WHAT IS NEEDED >> Below are some records; output exactly the lines from the line with "S_RELEASE: begin" to the line with "input wire logic", both ends kept, and nothing more.

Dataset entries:
$ cat config.mk
export PLATFORM = sky130hd
export DESIGN_NAME = timer_arbiter_flat
export DESIGN_NICKNAME = d
export VERILOG_FILES = /design/src/rtl/timer_arbiter_if.sv /design/src/rtl/timer_arbiter.sv /design/src/flat_wrapper.sv
export SDC_FILE = /design/constraint.sdc
export NUM_CORES = 1
export LEC_CHECK = 0
export ABC_AREA = 1
export BUFFER_PORTS_ARGS = -buffer_cell sky130_fd_sc_hd__buf_2
export CAP_MARGIN = 20
export CORE_AREA = 10 10 47 49
export CTS_BUF_LIST = sky130_fd_sc_hd__clkbuf_4
export CTS_CLUSTER_SIZE = 30
export DETAILED_ROUTE_END_ITERATION = 7
export DIE_AREA = 0 0 57 59
export PLACE_DENSITY = 0.74
export SLEW_MARGIN = 20
export SYNTH_ARGS = -nofsm -noshare
export SYNTH_HDL_FRONTEND = slang
export SYNTH_SLANG_ARGS = --single-unit
$ cat constraint.sdc
create_clock -name clk_2K -period 3.9 [get_ports clk_2K]
set_clock_uncertainty 0.2 [all_clocks]
set_input_delay 0.195 -clock clk_2K [delete_from_list [all_inputs] [get_ports clk_2K]]
set_output_delay 0.195 -clock clk_2K [all_outputs]
set_load 0.02 [all_outputs]
$ cat src/rtl/timer_arbiter_if.sv
// Requester-side bundle for timer_arbiter: level requests in, owner grant,
// completion pulse and busy flag out.
interface timer_arbiter_if #(
   parameter int NREQ = 3
);
   logic [NREQ-1:0] i_Req;
   logic [NREQ-1:0] o_Grant;
   logic [NREQ-1:0] o_Done;
   logic            o_Busy;

   modport master (
      output i_Req,
      input  o_Grant,
      input  o_Done,
      input  o_Busy
   );

   modport slave (
      input  i_Req,
      output o_Grant,
      output o_Done,
      output o_Busy
   );
endinterface

$ cat src/rtl/timer_arbiter.sv
// Round-robin owner of the shared 2-second counter: clears it, runs it for the
// granted requester and returns a one-cycle Done pulse on that requester's bit.
module timer_arbiter #(
   parameter int NREQ  = 3,
   parameter int WIDTH = 12
) (
   input  logic             clk_2K,
   input  logic             i_Reset,
   timer_arbiter_if.slave   arb,
   output logic             o_RstCounter,
   output logic             o_ActCounter,
   input  logic             i_RstOK,
   input  logic             i_TwoSec
);

   localparam int PW = (NREQ > 1) ? $clog2(NREQ) : 1;
   localparam logic [PW-1:0] PTR_RST = PW'(NREQ - 1);

   if (NREQ < 1 || WIDTH < 1) begin : g_param_check
      $error("timer_arbiter: NREQ and WIDTH must both be at least 1");
   end

   typedef enum logic [2:0] {
      S_IDLE,
      S_CLEAR,
      S_RUN,
      S_DONE,
      S_RELEASE
   } state_t;

   state_t          r_state;
   state_t          w_state_next;
   logic [NREQ-1:0] r_grant;
   logic [NREQ-1:0] w_grant_next;
   logic [PW-1:0]   r_ptr;
   logic [PW-1:0]   w_ptr_next;

   logic [NREQ-1:0] w_upper_mask;
   logic [NREQ-1:0] w_req_upper;
   logic [NREQ-1:0] w_pick_upper;
   logic [NREQ-1:0] w_pick_any;
   logic [NREQ-1:0] w_pick;
   logic [PW-1:0]   w_idx_chain [NREQ+1];
   logic [PW-1:0]   w_grant_idx;
   logic            w_req_owner;

   logic [NREQ-1:0] w_done;
   logic            w_busy;
   logic            w_rst_counter;
   logic            w_act_counter;

   // Bits above the pointer win first; if none is requesting, wrap to the lowest.
   for (genvar gi = 0; gi < NREQ; gi++) begin : g_bit
      localparam logic [PW-1:0] BIT_IDX = PW'(gi);
      assign w_upper_mask[gi]    = (BIT_IDX > r_ptr);
      assign w_idx_chain[gi + 1] = w_idx_chain[gi] | (r_grant[gi] ? BIT_IDX : '0);
   end

   assign w_idx_chain[0] = '0;
   assign w_grant_idx    = w_idx_chain[NREQ];

   assign w_req_upper  = arb.i_Req & w_upper_mask;
   assign w_pick_upper = w_req_upper & (-w_req_upper);
   assign w_pick_any   = arb.i_Req & (-arb.i_Req);
   assign w_pick       = (|w_req_upper) ? w_pick_upper : w_pick_any;
   assign w_req_owner  = |(arb.i_Req & r_grant);

   always_ff @(posedge clk_2K) begin
      if (i_Reset) begin
         r_state <= S_IDLE;
         r_grant <= '0;
         r_ptr   <= PTR_RST;
      end else begin
         r_state <= w_state_next;
         r_grant <= w_grant_next;
         r_ptr   <= w_ptr_next;
      end
   end

   always_comb begin
      w_state_next = r_state;
      w_grant_next = r_grant;
      w_ptr_next   = r_ptr;
      case (r_state)
         S_IDLE: begin
            if (|arb.i_Req) begin
               w_grant_next = w_pick;
               w_state_next = S_CLEAR;
            end
         end
         S_CLEAR: begin
            if (i_RstOK) begin
               w_state_next = S_RUN;
            end
         end
         S_RUN: begin
            // A dropped request outranks a simultaneous terminal count.
            if (!w_req_owner) begin
               w_ptr_next   = w_grant_idx;
               w_grant_next = '0;
               w_state_next = S_IDLE;
            end else if (i_TwoSec) begin
               w_state_next = S_DONE;
            end
         end
         S_DONE: begin
            w_ptr_next   = w_grant_idx;
            w_state_next = S_RELEASE;
         end
         S_RELEASE: begin
            if (!w_req_owner) begin
               w_grant_next = '0;
               w_state_next = S_IDLE;
            end
         end
         default: begin
            w_grant_next = '0;
            w_state_next = S_IDLE;
         end
      endcase
   end

   always_comb begin
      w_done        = '0;
      w_busy        = 1'b1;
      w_rst_counter = 1'b0;
      w_act_counter = 1'b0;
      case (r_state)
         S_IDLE:    w_busy        = 1'b0;
         S_CLEAR:   w_rst_counter = 1'b1;
         S_RUN:     w_act_counter = 1'b1;
         S_DONE:    w_done        = r_grant;
         S_RELEASE: w_done        = '0;
         default:   w_busy        = 1'b0;
      endcase
   end

   assign arb.o_Grant  = r_grant;
   assign arb.o_Done   = w_done;
   assign arb.o_Busy   = w_busy;
   assign o_RstCounter = w_rst_counter;
   assign o_ActCounter = w_act_counter;

endmodule

$ cat src/flat_wrapper.sv
// flat-port wrapper written by rule: the top's interface ports become plain ports
module timer_arbiter_flat 
#(
   parameter int NREQ  = 3,
   parameter int WIDTH = 12
)
  (clk_2K, i_Reset, o_RstCounter, o_ActCounter, i_RstOK, i_TwoSec, arb_i_Req, arb_o_Grant, arb_o_Done, arb_o_Busy);
  timer_arbiter_if #(.NREQ(NREQ)) arb_i ();
  input  logic clk_2K;
  input  logic i_Reset;
  output logic o_RstCounter;
  output logic o_ActCounter;
  input  logic i_RstOK;
  input  logic i_TwoSec;
  input wire logic [$bits(arb_i.i_Req)-1:0] arb_i_Req;
  output wire logic [$bits(arb_i.o_Grant)-1:0] arb_o_Grant;
  output wire logic [$bits(arb_i.o_Done)-1:0] arb_o_Done;
  output wire logic [$bits(arb_i.o_Busy)-1:0] arb_o_Busy;
  assign arb_i.i_Req = arb_i_Req;
  assign arb_o_Grant = arb_i.o_Grant;
  assign arb_o_Done = arb_i.o_Done;
  assign arb_o_Busy = arb_i.o_Busy;
  timer_arbiter #(.NREQ(NREQ), .WIDTH(WIDTH)) u_core (.clk_2K(clk_2K), .i_Reset(i_Reset), .arb(arb_i), .o_RstCounter(o_RstCounter), .o_ActCounter(o_ActCounter), .i_RstOK(i_RstOK), .i_TwoSec(i_TwoSec));
endmodule
==> qor.txt <==
Number of vias per cell: 4.85
GP Congestion: 0.913
Startpoint types: register
Die W: 57 um
Complex-gate fraction of the synthesized area: 0.120
Clock Latency Late Sink: 260 ps
Area delta synth->final: 24.9%
Inst Count DP: 113
Core area: 0.00140 mm^2
Setup TNS: 0 ps
Vias: 568
Slew headroom: 0.847
H-tree level count: 1
Worst path slowest cell: dfxtp_1
Max Freq: 573 MHz
Die height: 59 um
CTS Hold Bufs: 1
Crit-path cells: inv_1 -> nor2_1 -> nand2_1 -> nor2_1 -> buf_2
VDD IR max: 0.425 mV
Clock Tree Buf Depth: 2
Max-slew violations: 0
Yosys synthesis warning count: 0
Synth Area in Simple Gates: 0.459
Most frequent CP cell: nor2_1
DR pass1 iterations: 4
Most common cell after layout, fill and taps aside: nand2_1
Crit-path leading delay family: simple AND/OR/NAND/NOR gates
Die ar.: 0.00336 mm^2
Syn_area_per_cell: 6.26 um^2
Fill cells: 151
Most frequent cells in the layout: nand2_1, buf_2, inv_1
# resized after CTS: 0
Placement Rows: 14
Critical path arrival: 1350 ps
Hold Path Class: primary input to register
Worst EP required: 3500 ps
Crit share post-route: 0.447
Register area share after synthesis: 0.312
Clock Sinks: 8
1st-iter DRT viols: 15
Starting density of the core: 0.366
I/O Buffers: 15
Yosys reg bits: 8
Vias in the first global route: 562
Total grt overflow: 0
Gr usage total: 0.0806
Total CTS buffers: 3
Setup crit end kind: output port
HPWL after detailed placement: 1.12 mm
Post-Synth XOR/XNOR Area: 0
Post-Syn Instances: 82
Pleak: 0.000344 uW
CTS Root Cell: clkbuf_4
Final WL: 1.39 mm
Largest net degree at the start of global routing: 7
Initial antenna violation count: 0
Non-Filler Instances: 117
RSZ-0062 raised after global routing: false
Post-synth net total: 89
Critical Path Fanout Max: 5
Netlist cell types: 18
Ports: 16
Layout cell share with drive strength beyond 1: 0.307
Max Cap Violations: 0
P per Cell Area: 696 mW/mm^2
Post-CTS setup buffers: 0
Status: completed
Global-route wire length before repair: 2.26 mm
Nets@finish: 110
Detail Route Antenna Nets: 0
# diodes: 0
Final core utilization: 0.457
Main combinational cell family by area after synthesis: simple AND/OR/NAND/NOR gates
Final setup viols: 0
Setup CP Type: register to output port
Least-Margin Pin Slew: 227 ps
Crit-path max cell delay: 380 ps
Reg clk slew, reported paths: 60 ps
Hold Fails Final Rpt: 0
Cell Area, Synth: 513 um^2
CTS tree: done
Adder-Cell Fraction of Synth Area: 0
Avg WL per Cell: 11.9 um
DRC violations left: 0
Hold Slack: 97.6 ps
Post-synthesis mux area share: 0
CP Buf/Inv Count: 2
Clock period minus worst slack: 1740 ps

EXERCISE SOLUTION >>
         S_RELEASE: begin
            if (!w_req_owner) begin
               w_grant_next = '0;
               w_state_next = S_IDLE;
            end
         end
         default: begin
            w_grant_next = '0;
            w_state_next = S_IDLE;
         end
      endcase
   end

   always_comb begin
      w_done        = '0;
      w_busy        = 1'b1;
      w_rst_counter = 1'b0;
      w_act_counter = 1'b0;
      case (r_state)
         S_IDLE:    w_busy        = 1'b0;
         S_CLEAR:   w_rst_counter = 1'b1;
         S_RUN:     w_act_counter = 1'b1;
         S_DONE:    w_done        = r_grant;
         S_RELEASE: w_done        = '0;
         default:   w_busy        = 1'b0;
      endcase
   end

   assign arb.o_Grant  = r_grant;
   assign arb.o_Done   = w_done;
   assign arb.o_Busy   = w_busy;
   assign o_RstCounter = w_rst_counter;
   assign o_ActCounter = w_act_counter;

endmodule

$ cat src/flat_wrapper.sv
// flat-port wrapper written by rule: the top's interface ports become plain ports
module timer_arbiter_flat 
#(
   parameter int NREQ  = 3,
   parameter int WIDTH = 12
)
  (clk_2K, i_Reset, o_RstCounter, o_ActCounter, i_RstOK, i_TwoSec, arb_i_Req, arb_o_Grant, arb_o_Done, arb_o_Busy);
  timer_arbiter_if #(.NREQ(NREQ)) arb_i ();
  input  logic clk_2K;
  input  logic i_Reset;
  output logic o_RstCounter;
  output logic o_ActCounter;
  input  logic i_RstOK;
  input  logic i_TwoSec;
  input wire logic [$bits(arb_i.i_Req)-1:0] arb_i_Req;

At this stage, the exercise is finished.